Yeah that wasnt it at all. 

It was a huge urban fabric centric development at The producer co-op with a canal extension.

----------


## pw405

> You really think whether weed is legalized means anything to much of anyone but the small percentage of people who are weed connoisseurs?  All Colorado got from it was tax revenue and an influx of drug users and abusers.  Go downtown to city park or along the Platte River or Cherry Creek and they are covered with homeless - in a place that should have NO homeless since there are something like 500,000 job opennings in the area.  Legal pot has resulted in decreased alcahol use but also a flood of people whose only care in life is to get high.


In my opinion, this appears to be a conflation of a few issues.  Median home price in Denver has doubled in last 10 years.  Quote from a study on this matter:




> The DataFace, a San Francisco-based data agency, combed through the pages of the U.S. Department of Housing and Urban Developments (HUD) latest Annual Homeless Assessment Report (AHAR) and found that eight of the 10 states with the highest homelessness rates also have the nations highest median home prices.


What is key in understanding this is the effect that recreational cannabis had on Denver's real estate market. That's something we would need to research.  However, a large population influx to OK & OKC would likely not have such a dramatic effect on home prices due to the abundance of open land in OK to develop on.  In cities with geographic restrictions, land use is significantly more limited which strains new additions to the home market. 

While I don't have much evidence to back this up - anecdotally, I suspect that CO being a first mover in to recreational marijuana had an out-sized effect on people relocating to the state to become pioneers of the legal industry.  If OK were to legalize recreational, we would be the 12th state to do so, preceded by Alaska, California, Colorado, Illinois, Maine, Massachusetts, Michigan, Nevada, Oregon, Vermont and Washington.  Additionally, homelessness is a problem nationwide, regardless of cannabis laws.  I've got a sneaky suspicion that may have something to do with inflation-adjusted wages being flat for decades while asset prices have continue to climb among a historic low in workforce participation rates.  

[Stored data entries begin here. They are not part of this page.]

===== src/rtl/display_scan_ctrl.sv =====
// 4-digit 7-segment display controller: handshaked binary input, iterative shift-add-3
// binary-to-BCD conversion, and a multiplexed scanner through one shared segment decoder.

module BCD_module (
  input  logic [3:0] bcd,
  output logic [6:0] seg
);
  // Active-low segments ordered {g,f,e,d,c,b,a}; non-decimal codes go dark.
  always_comb begin
    case (bcd)
      4'd0:    seg = 7'b1000000;
      4'd1:    seg = 7'b1111001;
      4'd2:    seg = 7'b0100100;
      4'd3:    seg = 7'b0110000;
      4'd4:    seg = 7'b0011001;
      4'd5:    seg = 7'b0010010;
      4'd6:    seg = 7'b0000010;
      4'd7:    seg = 7'b1111000;
      4'd8:    seg = 7'b0000000;
      4'd9:    seg = 7'b0010000;
      default: seg = 7'b1111111;
    endcase
  end
endmodule

module display_scan_ctrl #(
  parameter int N_in        = 10,
  parameter int N_out       = 7,
  parameter int REFRESH_DIV = 50000
) (
  input  logic             clk,
  input  logic             rst,
  input  logic [N_in-1:0]  bin_in,
  input  logic             bin_valid,
  output logic             bin_ready,
  input  logic             blank_lz,
  output logic [N_out-1:0] seg,
  output logic [3:0]       an,
  output logic [15:0]      digits,
  output logic             done,
  output logic             overflow
);
  localparam logic [1:0] S_IDLE  = 2'd0;
  localparam logic [1:0] S_SHIFT = 2'd1;
  localparam logic [1:0] S_LATCH = 2'd2;
  localparam logic [1:0] S_HOLD  = 2'd3;
  localparam int PW = $clog2(REFRESH_DIV + 1);

  logic [1:0]      state;
  logic [15:0]     bcd;
  logic [N_in-1:0] bin_sr;
  logic [4:0]      cnt;
  logic [PW-1:0]   pre;
  logic [1:0]      idx;
  logic [1:0]      idx_nxt;
  logic [3:0]      cur_digit;
  logic [6:0]      seg7;

  function automatic logic [15:0] add3(input logic [15:0] b);
    logic [15:0] r;
    r = b;
    for (int k = 0; k < 4; k++)
      if (r[k*4 +: 4] >= 4'd5) r[k*4 +: 4] = r[k*4 +: 4] + 4'd3;
    return r;
  endfunction

  // Digit k>0 is dark when it and every more significant digit are zero.
  function automatic logic blanked(input logic [15:0] d, input logic [1:0] k, input logic bl);
    return bl && (k != 2'd0) && ((d >> {k, 2'b00}) == 16'd0);
  endfunction

  assign bin_ready = (state == S_IDLE);

  always_ff @(posedge clk or posedge rst) begin
    if (rst) begin
      state    <= S_IDLE;
      bcd      <= '0;
      bin_sr   <= '0;
      cnt      <= '0;
      digits   <= '0;
      done     <= 1'b0;
      overflow <= 1'b0;
    end else begin
      done <= 1'b0;
      case (state)
        S_IDLE: if (bin_valid) begin
          bcd   <= '0;
          cnt   <= '0;
          state <= S_SHIFT;
          if (32'(bin_in) > 32'd9999) begin
            bin_sr   <= N_in'(9999);
            overflow <= 1'b1;
          end else begin
            bin_sr   <= bin_in;
            overflow <= 1'b0;
          end
        end
        S_SHIFT: begin
          {bcd, bin_sr} <= {add3(bcd), bin_sr} << 1;
          cnt <= cnt + 5'd1;
          if (cnt == 5'(N_in - 1)) state <= S_LATCH;
        end
        S_LATCH: begin
          digits <= bcd;
          done   <= 1'b1;
          state  <= S_HOLD;
        end
        default: state <= S_IDLE;
      endcase
    end
  end

  // Scanner: free-running prescaler, anode pattern refreshed only when idx advances.
  assign idx_nxt = idx + 2'd1;

  always_ff @(posedge clk or posedge rst) begin
    if (rst) begin
      pre <= '0;
      idx <= 2'd0;
      an  <= 4'b1110;
    end else if (pre == PW'(REFRESH_DIV - 1)) begin
      pre <= '0;
      idx <= idx_nxt;
      an  <= blanked(digits, idx_nxt, blank_lz) ? 4'b1111 : ~(4'b0001 << idx_nxt);
    end else begin
      pre <= pre + 1'b1;
    end
  end

  assign cur_digit = digits[{idx, 2'b00} +: 4];

  BCD_module u_dec (
    .bcd (cur_digit),
    .seg (seg7)
  );

  assign seg = N_out'(seg7);

endmodule

===== config.mk =====
export PLATFORM = sky130hd
export DESIGN_NAME = display_scan_ctrl
export DESIGN_NICKNAME = d
export VERILOG_FILES = /design/src/rtl/display_scan_ctrl.sv
export SDC_FILE = /design/constraint.sdc
export NUM_CORES = 1
export LEC_CHECK = 0
export BUFFER_PORTS_ARGS = -buffer_cell sky130_fd_sc_hd__buf_2
export CAP_MARGIN = 20
export CORE_ASPECT_RATIO = 1.2
export CORE_MARGIN = 2
export CORE_UTILIZATION = 53
export DETAILED_ROUTE_END_ITERATION = 10
export GPL_TIMING_DRIVEN = 1
export PLACE_DENSITY = 0.76
export SYNTH_ARGS = -nofsm -noshare
export SYNTH_HDL_FRONTEND = slang
export SYNTH_SLANG_ARGS = --single-unit

===== constraint.sdc =====
create_clock -name clk -period 2 [get_ports clk]
set_input_delay 0.1 -clock clk [delete_from_list [all_inputs] [get_ports clk]]
set_output_delay 0.1 -clock clk [all_outputs]
set_load 0.02 [all_outputs]

* Yosys cells after proc, flatten, opt, wreduce, memory -nomap -nowiden
Memories as Yosys holds them, arrays and structs flattened. Cells that the tools add are included.
Word-level totals: register bits 72, bits in latches 0, bits in writable memories 0, ROM bits 112, input bits 14, output and inout port bits 30, logic and storage cells 55, memories 1
Memory list:
- (no name shown) | depth 16, bits a word 7, rd ports 1, clocked after memory_dff 0, wr ports 0, RTL line 10 | case (bcd)
Cells by class: add/sub/neg operators 7, multipliers 0, div/mod/pow operators 0, $lt $le $gt $ge 4, equality and inequality tests 6, shifts and indexed selects 3, mux-type cells 16, bitwise gates (word level) 1, reduce and logical (&&, ||, !) cells 8
Operator list (count):
- $mux 16 | 2
- $pmux 16 s2 | 1
- $pmux 10 s2 | 1
- $add 16x1->16 const B | 1
- $eq 16x16->1 const B | 1
- $ge 4x3->1 const B | 4
- $logic_not 16->1 | 1
- $mux 4 | 4
- $shiftx 16x5->4 | 1
- $shr 16x4->16 | 1
- $add 4x2->4 const B | 3
- $mux 10 | 1
- $pmux 5 s2 | 1
- $pmux 2 s3 | 1
- $add 5x1->5 const B | 1
- $eq 5x4->1 const B | 1
- $mux 5 | 1
- $mux 2 | 2
- $ne 2x2->1 const B | 2
- $not 4->4 | 1
- $reduce_and 2->1 | 2
- $reduce_bool 2->1 | 2
- $shl 1x2->4 const A | 1
- $add 3x2->3 const B | 1
- other kinds (7) | 8

* Longest topological paths before layout
Gate-level depths: netlist of run 1.
depth after elaboration 5, gate-level depth with buffers 7, mapped depth without buffers 6

* Hierarchy
Synthesis of run 1 repeated with hierarchy kept, for this count alone.
Second synthesis, totals: cells, all modules 353, area, all modules 3831.2 sq um
Modules (own cells, without submodules):
- display_scan_ctrl | instances 1, cells an instance 320, area each 3621.0 sq um, seq. area each 1805.5 sq um
- BCD_module | instances 1, cells an instance 33, area each 210.2 sq um, seq. area each 0.0 sq um

* Least setup slack after synthesis of run 1
No wires, ideal clock.
path type reg-to-output, from register idx[0], to output seg[3], arrival time 1.874 ns, required time 1.900 ns, setup slack 0.026 ns, cell stages (with the launch flop) 8, buffers on the path 1, cells stage by stage dfrtp_1 buf_2 mux4_2 inv_1 ha_1 or2_0 a21oi_1 a21oi_1
Between the ends: word-level cells in the longest chain between the ends 2
Ends and longest elaborated chain:
- start, declared | RTL line 54 | logic [1:0] idx;
- start signal, assigned | RTL line 123 | idx <= idx_nxt;
- $shiftx 16x5->4 | RTL line 130 | assign cur_digit = digits[{idx, 2'b00} +: 4];
- $mem_v2 16x7
- end, declared | RTL line 37 | output logic [N_out-1:0] seg,
No other way between the ends.

* Final worst setup path of run 1
Ends and elaborated chain as after synthesis.

==> impl_metrics.yaml, run 1 <==
synth:
  synthSimpleGateAreaFrac: 0.129
  syn_area_mm2: 0.00374
  async_flop_share: 1.00
  yosys_register_bits: 72
  yosysUniqueCellTypes: 48
  synth_top_family_by_area: "simple AND/OR/NAND/NOR gates"
  synth_mux_area_frac: 0.124
  synth_edf_count: 0
  synth_compound_area_frac: 0.103
  ys.flop_type: "dfrtp_1"
  yosysMostFrequentCell: "dfrtp_1"
  ys_warn_count: 0
  synth_top_area_share: 0.461
  synthXorXnorAreaFrac: 0.0468
  synth_nets: 378
  seq_area_frac_synth: 0.482
  synthAdderAreaFrac: 0.0802
  syn_avg_cell_area_um2: 11.0
  syn_inst: 340
  yosysTopAreaCell: "dfrtp_1"
  synthTopCellsByArea: "dfrtp_1, ha_1, mux2_2"
  yosys-top-cells-count: "dfrtp_1, nor2_1, ha_1"
worst_setup_path:
  critPathCaptureType: "output pin"
  r2r_cells: 6
  timing.rr.end: "cnt[3]"
  path_class: "reg -> out"
  r2r_slack_ns: 0.16
  crit_fanout: 4
  cp.arrival_ns: 2.08
  worstPathRequired_ns: 1.90
  startpoint_type: "flop"
  worstReg2RegStart: "state[0]"
clock_tree:
  cts_tree: "done"
  numCtsBuffers: 9
  clk_latency_ns: 0.33
  cts_root_buf: "clkbuf_8"
  clk_pin_slew_ns: 0.07
  h-tree-depth: 3
  clock-sinks: 72
  clock_path_buffers: 2
final_layout:
  postLayoutCellArea_mm2: 0.00434
  drive_above_1_share: 0.258
  instances_no_fill: 486
  final_util: 0.633
  multi_input_area_mm2: 0.00183
  nNetsFinal: 433
  area_growth_pct: 15.9
  n_antenna_cell: 0
  seq_area_mm2: 0.00181
  nFillCells: 563
job:
  max-cap-violations: 0
power_and_ir_drop:
  p_seq_frac: 0.361
  combinationalPowerShare: 0.463
  switching_share: 0.404
  power.switching_w: 0.00247
  p_leak_nw: 2.08
  clkPwrFrac: 0.176
  totalPowerFinal_w: 0.00613
  internal_power_w: 0.00366
  vdd_ir_drop_max_uv: 777
  p_per_area_mw_per_mm2: 1410
timing:
  min_period_ns: 2.18
  setup_viol_count_final: 7
  finalCritPeriodShare: 1.09
  hold_viol_final: 0
  fin_ws_ns: -0.183
  worst_pin_slew_ns: 0.623
  maxSlewHeadroom: 0.581
  rsz0062_at_grt: "yes"
  skew_ns: 0.0101
  fmax_mhz: 458
  slew_violations: 0
run_status:
  outcome: "finished, violations left"
  violations: "setup timing"
grt:
  antenna_found_initial: 0
  grt_overflow_total: 0
  grt_pass1_vias: 2725
  grt_pass1_wl_um: 12200
  grt_usage: 0.203
  grt_max_degree: 51
placed_design:
  place_hpwl_um: 5130
  place.port_buffers: 42
  place_congestion: 0.854
  pre_cts_slack_ns: 0.0793
  placed_cell_area_mm2: 0.00410
  place_inst: 467
detailed_routing:
  wl_per_cell_um: 14.6
  final_antenna_net_count: 0
  vias: 2693
  firstDrtPassIters: 4
  drc: 0
  vias_per_cell: 5.54
  wl_um: 7070
  drtIter0Drc: 119
die:
  fp.dieW_um: 80.7
  die_y_um: 96.1
  initial_core_util: 0.546
  pin_count: 44
  core-area_mm2: 0.00685
  rows: 33
  dieArea_mm2: 0.00775
hold_path:
  min_path_cells: 3
  min_path_type: "in -> reg"
  hold_end: "bin_sr[8]"
  min_from: "bin_in[8]"
[kinds of logic after synthesis]
kind of cell               count (synthesis)
AOI/OAI and AO/OA                         61
xor gates and xnor gates                  20
adders and majority gates                 24
buffers and inverters                     32
DFF                                       72
muxes                                     39
other                                      1
and+or+nand+nor                           91
[metrics by stage]
stage | setup TNS, ns | hold slack (ns)
after floorplan | 0 | 0.233
after global placement | 0 | 0.150
after detailed placement | 0 | 0.155
after CTS | -0.977 | 0.0465
after global routing | -1.62 | 0.0693
final | -0.955 | 0.0529
[routing by layer]
layer | up-vias | GRT usage | part of all wire
met2 | 46 | 0.331 | 0.50
li1 | 1306 | - | -
met4 | 0 | 0.100 | 0.027
met5 | - | 0 | 0
met1 | 1327 | 0.259 | 0.44
met3 | 14 | 0.0394 | 0.032
[cell usage in the layout, fill, tap and decap left out, drive strengths merged, types with 4 or more instances in the layout]
master	instances
dfrtp	69
buf	55
nor2	25
ha	24
nand2	19
inv	19
mux2	18
mux2i	17
o21ai	17
a21oi	15
clkbuf	12
nand2b	10
xnor2	10
xor2	10
o22ai	8
nand3	8
a22o	5
nor4	5
o31ai	4
a32o	4
mux4	4
nand4	4
[worst max-delay path, stage by stage, from the launching register on]
cell and delay (ns):
dfrtp_2 0.41, mux4_2 0.58, ha_4 0.18, or2_1 0.21
a21oi_2 0.16, a21oi_1 0.06, buf_4 0.16
[layout make-up]
cell class,instances,share of cell area
clock buffer,12,0.0312
clock inverter,3,0.0101
inverter,19,0.0164
multi-input combinational,236,0.421
sequential,72,0.417
tap,87,0.0251
timing repair buffer,57,0.0796
[power groups by stage]
stage / Clock, W / Sequential [W] / Combinational, W
after global routing: 0.00117 / 0.00227 / 0.00316
after CTS: 0.00111 / 0.00221 / 0.00283
after detailed placement: 0 / 0.00223 / 0.00277
after global placement: 0 / 0.00222 / 0.00269
after floorplan: 0 / 0.00229 / 0.00193
final: 0.00108 / 0.00221 / 0.00284
[flip-flops by register name, summed over array words and instances, names as in the netlist]
name and flops:
digits 16, done 1, state 2, bcd 16, idx 2, pre 16
an 4, cnt 5, bin_sr 10
[what timing repair did]
| action | 4_1_cts | 5_1_grt |
|---|---|---|
| setup buffers | 1 | 1 |
| resized for setup | 6 | 3 |
| endpoints found under the hold margin | 20 | 0 |
| setup endpoints to repair | 7 | 7 |
| gates cloned | 0 | 0 |
| hold buffers | 2 | 0 |
| pin swaps | 4 | 2 |
[how the worst max path moves through the flow]
stage / start / to / slack [ns] / cells past startpoint
final: idx[0] / seg[3] / -0.18 / 6
after global routing: idx[0] / seg[3] / -0.27 / 6
after CTS: idx[0] / seg[3] / -0.17 / 6
after detailed placement: idx[0] / seg[0] / 0.08 / 6
after global placement: idx[0] / seg[0] / 0.13 / 6
after floorplan: idx[0] / seg[3] / 0.03 / 7
No activity file was read; power rests on OpenSTA's default activity.
==> run 2: changes to the inputs <==
Settings changed: GPL_TIMING_DRIVEN 1 to default, SKIP_CTS_REPAIR_TIMING from default to 1.
==> run 2 against run 1 <==
  * Critical path type unchanged
  * Flip-flop and latch count unchanged
  * First-iteration DRC count up 6.7%
  * Non-clock buffer count down 1
  * Routed wire length up 0.24%
  * Highest routed layer unchanged
  * Hold slack worse by 0.064 ns
  * Sequential power about the same
  * Clock skew up 0.0012 ns
  * The run ends with hold timing, setup timing left
  * Utilization up 0.15 points
==> impl_metrics.yaml, run 2 (synthesis gave the netlist of run 1 again) <==
power_and_ir_drop:
  p_per_area_mw_per_mm2: 1420
  p_leak_nw: 2.07
  vdd_ir_drop_max_uv: 783
worst_setup_path:
  cp.arrival_ns: 2.10
  path_class: "reg -> out"
  r2r_cells: 6
  timing.rr.end: "cnt[3]"
  worstReg2RegStart: "state[0]"
  startpoint_type: "flop"
  critPathCaptureType: "output pin"
  worstPathRequired_ns: 1.90
  crit_fanout: 4
  crit_path_start: "idx[0]"
  r2r_slack_ns: 0.17
final_layout:
  top_regs: "bcd: 16 flops, digits: 16 flops, pre: 16 flops"
  drive_above_1_share: 0.264
  nFillCells: 558
  postLayoutCellArea_mm2: 0.00435
  layout_common_cells: "dfrtp_1, buf_2, nor2_1"
  n_antenna_cell: 0
  layout_commonest_cell: "dfrtp_1"
  area_growth_pct: 16.1
  nNetsFinal: 432
timing:
  setup_viol_count_final: 7
  fmax_mhz: 454
  finalCritPeriodShare: 1.10
  slew_violations: 0
  min_period_ns: 2.20
  hold_viol_final: 1
  worst_pin_slew_ns: 0.623
  rsz0062_at_grt: "yes"
  fin_hold_ws_ns: -0.0108
  skew_ns: 0.0113
  maxSlewHeadroom: 0.581
  fin_ws_ns: -0.202
die:
  dieArea_mm2: 0.00775
  core-area_mm2: 0.00685
  die_y_um: 96.1
  pin_count: 44
  rows: 33
  initial_core_util: 0.546
  fp.dieW_um: 80.7
run_status:
  outcome: "finished, violations left"
  violations: "hold timing, setup timing"
grt:
  grt_max_degree: 51
  grt_pass1_vias: 2720
  grt_pass1_wl_um: 12100
  grt_overflow_total: 0
  grt_usage: 0.202
  antenna_found_initial: 0
clock_tree:
  clk_latency_ns: 0.33
  cts_root_buf: "clkbuf_8"
  clk_pin_slew_ns: 0.07
  clock_path_buffers: 2
  h-tree-depth: 3
  clock-sinks: 72
  numCtsBuffers: 9
  cts_tree: "done"
placed_design:
  placed_cell_area_mm2: 0.00410
  place_hpwl_um: 5130
  place.port_buffers: 42
  place_congestion: 0.854
  pre_cts_slack_ns: 0.0793
hold_path:
  min_path_type: "in -> reg"
  min_path_cells: 2
  hold_end: "bin_sr[0]"
  min_from: "bin_in[0]"
detailed_routing:
  vias_per_cell: 5.57
  wl_per_cell_um: 14.6
  vias: 2702
  final_antenna_net_count: 0
  wl_um: 7090
  firstDrtPassIters: 4
  drc: 0
  drtIter0Drc: 127
job:
  max-cap-violations: 0
run 2: changes by cell type in the layout (fill, tap and decap cells not counted):
cell / previous run / this run
dlygate4sd3_1: 2 / 1
buf_6: 0 / 3
a21oi_2: 1 / 2
ha_1: 23 / 22
buf_2: 40 / 39
buf_4: 14 / 12
ha_2: 0 / 1
a21oi_1: 14 / 13
run 2: worst max-delay path by stage:
stage	slack, ns	end
5_1_grt	-0.30	seg[0]
3_5_place_dp	0.08	seg[0]
4_1_cts	-0.28	seg[0]
6_report	-0.20	seg[0]
2_1_floorplan	0.03	seg[3]
3_3_place_gp	0.13	seg[0]
run 2: area by class of cell:
| class | instances | area [um2] | area share |
|---|---|---|---|
| Clock buffer | 12 | 135 | 0.0311 |
| Sequential cell | 72 | 1810 | 0.416 |
| Tap cell | 87 | 109 | 0.0250 |
| Timing Repair Buffer | 56 | 349 | 0.0803 |
| Inverter | 19 | 71.3 | 0.0164 |
| Clock inverter | 3 | 43.8 | 0.0101 |
| Multi-Input combinational cell | 236 | 1830 | 0.421 |
run 2: per-layer routing:
metal | vias to the layer above | global-route usage | part of all wire
li1 | 1306 | - | -
met1 | 1333 | 0.255 | 0.44
met2 | 47 | 0.331 | 0.50
met3 | 16 | 0.0394 | 0.037
met4 | 0 | 0.100 | 0.026
met5 | - | 0 | 0
run 2: critical path, cell delays in order (launching register included):
cell and delay [ns]:
dfrtp_2 0.41, mux4_2 0.58, ha_4 0.19, or2_1 0.21, a21oi_2 0.18, nor2_1 0.06
buf_4 0.15
run 2: power breakdown:
part           internal [W]  leakage, nW  switching [W]
logic               0.00127         1.04        0.00163
registers           0.00185        0.949       0.000357
clock network      0.000572       0.0904       0.000509
total               0.00369         2.07        0.00249
run 2: stage by stage:
step | power, W | hold slack [ns] | setup TNS [ns] | std cells | util
2_1_floorplan | 0.00422 | 0.233 | 0 | 340 | -
3_3_place_gp | 0.00491 | 0.150 | 0 | 467 | 0.598
3_5_place_dp | 0.00501 | 0.155 | 0 | 467 | 0.598
4_1_cts | 0.00611 | -0.209 | -1.37 | 482 | 0.624
5_1_grt | 0.00665 | 0.00509 | -1.66 | 485 | 0.634
6_report | 0.00618 | -0.0108 | -1.03 | 485 | 0.634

With the legal cannabis industry now almost a decade old, legalization of recreational would likely result in many new businesses with established ops in other states coming to OK.  However, this would to the detriment of our home-grown medical cannabis businesses that are all very green (double pun!).  

I'm one of cannabis' biggest fans, advocates, and users.  I don't believe that legal cannabis in OK would generate enough tax revenue to fully diversify our economy and fix state budget issues.  HOWEVER, the impact on PERCEPTION of the state would dramatically change.  The perception change would be the biggest value-add here IMHO.

----------


## GoGators

> You really think whether weed is legalized means anything to much of anyone but the small percentage of people who are weed connoisseurs?  All Colorado got from it was tax revenue and an influx of drug users and abusers.  Go downtown to city park or along the Platte River or Cherry Creek and they are covered with homeless - in a place that should have NO homeless since there are something like 500,000 job opennings in the area.  Legal pot has resulted in decreased alcahol use but also a flood of people whose only care in life is to get high.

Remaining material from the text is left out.